複数日系団体の現役会長=コロナで山村敏明さん死去=リベイラ沿岸や聖南西を再興

山村敏明さん

 聖南西文化体育連盟(UCES)など複数の主要日系団体の現役会長を兼任する山村敏明さん(80)が6日朝、サンパウロ州レジストロ市のサンジョゼ病院で亡くなった。山村会長は新型コロナにかかって2月19日に入院して闘病の末、快方に向かっていた。だが6日になって病状が急に悪化し呼吸困難に陥って死去した。6日午後7時から翌7日午後2時までレジストロ本派本願寺で通夜と告別式が行われ、カンポ・ラルゴ市で火葬された。妻ジュンコさん、4人の息子と孫やひ孫を遺して旅立った。

 山村さんは現役のUCES会長のほか、リベイラ沿岸日系団体連合会会長、レジストロ日伯文化協会評議員会長、レジストロ仏教寺護持会会長を兼任していた。
 1941年5月30日、満州国の首都新京(現・長春)で父・明造(めいぞう)と母・ハナエの6番目の子供として生まれた。

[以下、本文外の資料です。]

<file path="config.mk">
export PLATFORM = sky130hd
export DESIGN_NAME = oled_cmd_decoder
export DESIGN_NICKNAME = d
export VERILOG_FILES = /design/src/rtl/oled_cmd_decoder.sv
export SDC_FILE = /design/constraint.sdc
export NUM_CORES = 1
export LEC_CHECK = 0
export CORE_ASPECT_RATIO = 0.8
export CORE_UTILIZATION = 40
export DETAILED_ROUTE_END_ITERATION = 8
export GPL_ROUTABILITY_DRIVEN = 0
export PLACE_DENSITY = 0.68
export SYNTH_ARGS = -nofsm -noshare
export SYNTH_HDL_FRONTEND = slang
export SYNTH_SLANG_ARGS = --single-unit
</file>
<file path="constraint.sdc">
create_clock -name clk -period 2.96 [get_ports clk]
set_input_delay 0.888 -clock clk [delete_from_list [all_inputs] [get_ports clk]]
set_output_delay 0.888 -clock clk [all_outputs]
set_load 0.005 [all_outputs]
</file>
--- config.mk ---
export PLATFORM = sky130hd
export DESIGN_NAME = panel_init_seq
export DESIGN_NICKNAME = d
export VERILOG_FILES = /design/src/rtl/pis_pkg.sv /design/src/rtl/pis_byte_tx.sv /design/src/rtl/pis_delay.sv /design/src/rtl/pis_ctrl.sv /design/src/rtl/panel_init_seq.sv
export SDC_FILE = /design/constraint.sdc
export NUM_CORES = 1
export LEC_CHECK = 0
export CELL_PAD_IN_SITES_DETAIL_PLACEMENT = 1
export CELL_PAD_IN_SITES_GLOBAL_PLACEMENT = 1
export CORE_MARGIN = 2
export CORE_UTILIZATION = 45
export DETAILED_ROUTE_END_ITERATION = 8
export GPL_TIMING_DRIVEN = 0
export PLACE_DENSITY = 0.86
export SETUP_SLACK_MARGIN = 0.2
export SYNTH_ARGS = -nofsm -noshare
export SYNTH_HDL_FRONTEND = slang
export SYNTH_SLANG_ARGS = --single-unit
--- constraint.sdc ---
create_clock -name clk -period 4.7 [get_ports clk]
set_input_delay 0.94 -clock clk [delete_from_list [all_inputs] [get_ports clk]]
set_output_delay 0.94 -clock clk [all_outputs]
set_load 0.1 [all_outputs]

弟の病気により日本に帰国したが、敗戦後の貧しい暮らしに耐えられず、1954年2月16日、山村さんが13歳の時、家族とともにアフリカ丸でブラジルはサントスに渡った。
 イビウーナ市の親戚宅で半年間世話になり、レジストロで沖縄移民が畳を作っていると聞き、同地へ移った。畳職人であった父明造は畳を作る道具一式を持ってきており、沖縄移民が持ち込んだ琉球イグサで畳を作り、1956年からは柔道場、青柳などの料亭や食堂の座敷用に畳を卸していた。
 1959年、レジストロでトコ台(ゴザが巻かれている畳の核)を作り、サンパウロ市ラッパ区の工場で仕上げる大量生産システムを築き、70、80年代には年産1万2千畳を生産。30人の従業員を雇い、「ラ米唯一の本格的畳工場」と称されるようになり、後にピニェイロス区にも支店を展開した。
 90年代に入ってからは中国製の畳が輸入され、市場価格の半値で販売されるようになり、売り上げが減少し工場は閉鎖した。
 山村さんはかつてレジストロ文協会長、リベイラ合同百周年委員会委員長などを歴任。レジストロ文協会長時代には日本語や日本文化の普及に貢献するなど長年にわたって日系社会に貢献した。 リベイラ沿岸地区から聖南西地区までの幅広い地域の日系団体活性化のために、献身的に尽力し、その功績が認められ18年には外務大臣表彰、20年11月には旭日双光章を受勲した。
 今年1月29日、地元レジストロで開かれたUCES総会で会長職に再選されたばかり。「2009年から連続13年間会長職を務めさせてもらい、250万レアル基金建設も達成できた。前回の総会でも約束したとおり、会長職は今期限りとさせていただく」と辞意を表明していた。